Author:
Tempel Sebastien,Bedo Justin,Talla Emmanuel
Abstract
Abstract
Background
Insertion sequences (ISs) are mobile repeat sequences and most of them can copy themselves to new host genome locations, leading to genome plasticity and gene regulation in prokaryotes. In this study, we present functional and evolutionary relationships between IS and neighboring genes in a large-scale comparative genomic analysis.
Results
IS families were located in all prokaryotic phyla, with preferential occurrence of IS3, IS4, IS481, and IS5 families in Alpha-, Beta-, and Gammaproteobacteria, Actinobacteria and Firmicutes as well as in eukaryote host-associated organisms and autotrophic opportunistic pathogens. We defined the concept of the IS-Gene couple (IG), which allowed to highlight the functional and regulatory impacts of an IS on the closest gene.
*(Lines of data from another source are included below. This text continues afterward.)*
$ cat src/rtl/turbo_pkg.sv
// Shared types and helpers for the turbo decoder block interleaver.
package turbo_pkg;

  typedef enum logic [1:0] {
    EMPTY = 2'd0,
    FILL  = 2'd1,
    FULL  = 2'd2,
    DRAIN = 2'd3
  } bank_state_t;

  localparam logic MODE_INTERLEAVE   = 1'b0;
  localparam logic MODE_DEINTERLEAVE = 1'b1;

  function automatic int bitrev(input int val, input int bits);
    int r;
    r = 0;
    for (int i = 0; i < bits; i++) begin
      if (val[i]) r = r | (1 << (bits - 1 - i));
    end
    return r;
  endfunction

endpackage

$ cat src/rtl/tbi_bank_ram.sv
// One frame buffer: simple dual-port RAM with a registered read port.
module tbi_bank_ram #(
  parameter int DEPTH = 6,
  parameter int DW    = 120,
  parameter int AW    = 3
) (
  input  logic          clk,
  input  logic          we,
  input  logic [AW-1:0] waddr,
  input  logic [DW-1:0] wdata,
  input  logic          re,
  input  logic [AW-1:0] raddr,
  output logic [DW-1:0] rdata
);

  logic [DW-1:0] mem [DEPTH];

  // rdata only moves on re, so it doubles as the held output beat.
  always_ff @(posedge clk) begin
    if (we) mem[waddr] <= wdata;
    if (re) rdata <= mem[raddr];
  end

endmodule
Genes involved in transcriptional regulation and transport activities were found overrepresented in IG. In particular, major facilitator superfamily (MFS) transporters, ATP-binding proteins and transposases raised as favorite neighboring gene functions of IS hotspots. Then, evolutionary conserved IS-Gene sets across taxonomic lineages enabled the classification of IS-gene couples into phylum, class-to-genus, and species syntenic IS-Gene couples. The IS5, IS21, IS4, IS607, IS91, ISL3 and IS200 families displayed two to four times more ISs in the phylum and/or class-to-genus syntenic IGs compared to other IS families. This indicates that those families were probably inserted earlier than others and then subjected to horizontal transfer, transposition and deletion events over time. In phylum syntenic IG category, Betaproteobacteria, Crenarchaeota, Calditrichae, Planctomycetes, Acidithiobacillia and Cyanobacteria phyla act as IS reservoirs for other phyla, and neighboring gene functions are mostly related to transcriptional regulators. Comparison of IS occurrences with predicted regulatory motifs led to ~ 26.5% of motif-containing ISs with 2 motifs per IS in average. These results, concomitantly with short IS-Gene distances, suggest that those ISs would interfere with the expression of neighboring genes and thus form strong candidates for an adaptive pairing.
Conclusions
All together, our large-scale study provide new insights into the IS genetic context and strongly suggest their regulatory roles.